Por ejemplo: cómo los dos niños Stark, Bran y Rickon, saben, tienen un conocimiento prerracional de la muerte de su padre, y la escena posterior en la que en efecto la noticia llega con un cuervo, y Martin, en lugar de cebarse, de pintar una escena melodramática que encoja los corazones, decide sin embargo soplar una brisa fría sobre la torre del maestre Luwin y envolverla con una suave lluvia de tristeza infinita, cuyo efecto es devastador sobre el lector, mucho más perturbador que una simple descripción de llanto y desesperación estrepitosa. Una escena así pone a Martin en un escalón superior, por encima de casi todos los narradores vivos actuales.
Todos los personajes de Martin, los narradores y los demás, son también seres complejos y contradictorios, cuya piel está muy arrugada y esconde muchos pliegues, sobre todo la de los niños: no hay villanos ni tampoco héroes redondos, si acaso Eddard Stark, el personaje más puro de los descritos. Pero incluso Eddard Stark acaba como un verdadero panoli, Martin decide rebajar su categoría de caballero virtuoso poniendo en su boca unas últimas palabras de renegado antes de ser ajusticiado como un inocente jugador novato del Juego de Tronos, engañado entre Cersei y la saña absurda de su hijo.
Leyendo a Martin he descubierto a un gran conocedor del alma humana y ese tratamiento ambiguo de la condición de sus criaturas denota una mente sabia, una mente que si no conoce al menos intuye el recoveco del corazón de los hombres. Es particularmente interesante su conocimiento profundo de la mujer, la manera en que ha sido capaz de desarrollar varios perfiles femeninos radicalmente distintos pero todos verdaderos, todos emocionantes, todos fascinantes por el potencial que late en ellos: Arya y Sansa, Daenerys, Catelyn, Cersei…maneja los antagonismos con sagacidad dostoievskiana, pues es fácil rastrear Los hermanos Karamázov en los frescos familiares que recrea en cada casa, con sus particularidades: los abismos que separan a los tres hermanos Lannister, la porosa fraternidad de los pequeños Stark, la salvaje incompatibilidad entre los dos herederos Targaryen.

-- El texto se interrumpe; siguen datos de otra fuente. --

File: /design/flow/design.v
module instruction_decoder(
	input wire [31:0] instruction_register,
	output wire register_write_enable,
	output wire alu_immediate_enable,
	output wire [2:0] immediate_select,
	output wire [4:0] register_write_address,
	output wire [4:0] register_read_address_a,
	output wire [4:0] register_read_address_b,
	output wire data_memory_write_enable,
	output wire data_memory_write_back_enable,
	output reg [3:0] alu_operation
);
wire [2:0] funct3 = instruction_register[14:12];
wire [6:0] funct7 = instruction_register[31:25];
wire alu_register_operation           = (instruction_register[6:2] == 5'b01100);  
wire alu_immediate_operation          = (instruction_register[6:2] == 5'b00100);  
wire branch_operation                 = (instruction_register[6:2] == 5'b11000);  
wire jump_and_link_pc_operation       = (instruction_register[6:2] == 5'b01111);  
wire jump_and_link_register_operation = (instruction_register[6:2] == 5'b11001);  
wire add_upper_immediate_pc_operation = (instruction_register[6:2] == 5'b00101);  
wire load_upper_immediate_operation   = (instruction_register[6:2] == 5'b01101);  
wire load_operation                   = (instruction_register[6:2] == 5'b00000);  
wire store_operation                  = (instruction_register[6:2] == 5'b01000);  
wire system_operation                 = (instruction_register[6:2] == 5'b11100);  
assign data_memory_write_enable = store_operation ? 1'b1 : 1'b0;
assign data_memory_write_back_enable = load_operation ? 1'b1 : 1'b0;
always @(*) begin
	case(funct3) 
		3'b000: alu_operation = (funct7[5] & instruction_register[5]) ? (4'b0001) :  
		(4'b0000);  
		3'b001: alu_operation = 4'b0010;  
		3'b010: alu_operation = 4'b0011;  
		3'b011: alu_operation = 4'b0100;  
		3'b100: alu_operation = 4'b0101;  
		3'b101: alu_operation = funct7[5] ? (4'b0110) :  
		(4'b0111);  
		3'b110: alu_operation = (4'b1000);  
		3'b111: alu_operation = (4'b1001);  
	endcase
end
assign alu_immediate_enable = alu_immediate_operation ? 1'b1 : 1'b0;
assign register_write_address = instruction_register[11:7];
assign register_read_address_a = instruction_register[19:15];
assign register_read_address_b = instruction_register[24:20];
assign register_write_enable = alu_register_operation ? 1'b1 : 
	alu_immediate_operation ? 1'b1 :
	jump_and_link_pc_operation ? 1'b1 :
	add_upper_immediate_pc_operation ? 1'b1 :
	load_operation ? 1'b1 :
	1'b0;
assign immediate_select = alu_register_operation ? 3'b111 :  
	alu_immediate_operation ? 3'b001 :  
	branch_operation ? 3'b011 :  
	jump_and_link_register_operation ? 3'b001 :  
	add_upper_immediate_pc_operation ? 3'b000 :  
	load_upper_immediate_operation ? 3'b000 :  
	load_operation ? 3'b001 :  
	store_operation ? 3'b010 :  
	system_operation ? 3'b111 :  
	3'b111;  
endmodule
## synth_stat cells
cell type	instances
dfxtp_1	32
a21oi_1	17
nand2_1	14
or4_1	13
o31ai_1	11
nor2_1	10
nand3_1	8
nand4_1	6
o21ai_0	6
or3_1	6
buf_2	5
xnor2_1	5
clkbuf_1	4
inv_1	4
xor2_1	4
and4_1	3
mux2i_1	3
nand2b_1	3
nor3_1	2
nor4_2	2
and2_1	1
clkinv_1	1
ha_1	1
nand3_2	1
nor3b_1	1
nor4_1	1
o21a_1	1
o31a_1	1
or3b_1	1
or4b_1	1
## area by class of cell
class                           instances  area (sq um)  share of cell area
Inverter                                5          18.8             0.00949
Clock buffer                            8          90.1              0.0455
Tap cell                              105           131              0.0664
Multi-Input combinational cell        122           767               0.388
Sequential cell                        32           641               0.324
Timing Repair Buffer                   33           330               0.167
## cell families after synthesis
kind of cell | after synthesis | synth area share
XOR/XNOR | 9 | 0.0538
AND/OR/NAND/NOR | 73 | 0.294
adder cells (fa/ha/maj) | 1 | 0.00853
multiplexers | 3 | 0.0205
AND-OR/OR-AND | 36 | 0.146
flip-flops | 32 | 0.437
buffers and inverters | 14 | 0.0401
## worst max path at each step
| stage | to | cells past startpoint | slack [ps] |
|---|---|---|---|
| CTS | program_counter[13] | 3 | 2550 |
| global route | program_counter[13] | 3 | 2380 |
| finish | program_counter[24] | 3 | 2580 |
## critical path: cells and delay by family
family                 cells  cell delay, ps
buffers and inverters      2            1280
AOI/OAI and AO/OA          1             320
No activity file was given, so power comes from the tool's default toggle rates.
`design/flow/design.v`:
```
module instruction_register (
    input wire clk,
    input wire rst,
    input wire [31:0] instruction_memory_read_data,
    output reg [31:0] instruction_register
);
always @(posedge clk) begin
    if (~rst) begin
        instruction_register <= 32'b0;
    end 
    else begin
        instruction_register <= instruction_memory_read_data;
    end
end
endmodule
```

Con los villanos es indulgente, con los desequilibrados es comprensivo y, como he dicho antes utilizando el ejemplo del patriarca Stark pero se podría decir lo mismo de Jon o Catelyn, con los buenos es severo. De modo que equilibra las impresiones iniciales que sus personajes pueden causar en el lector, coloreando de gris las actitudes de todos y enriqueciendo las motivaciones de cada uno de ellos. Esto, para mí, es alta literatura y no otra cosa: la literatura en la que el Bien y el Mal son presentados como dos caras de una misma moneda, como dos territorios cuya frontera es indistinguible, como dos mares a menudo mezclados más de la cuenta, en todas partes, en todas las circunstancias. Porque así es la vida y como escribió Joseph Roth una vez, la literatura, si debe ser algo, es una copia de la vida.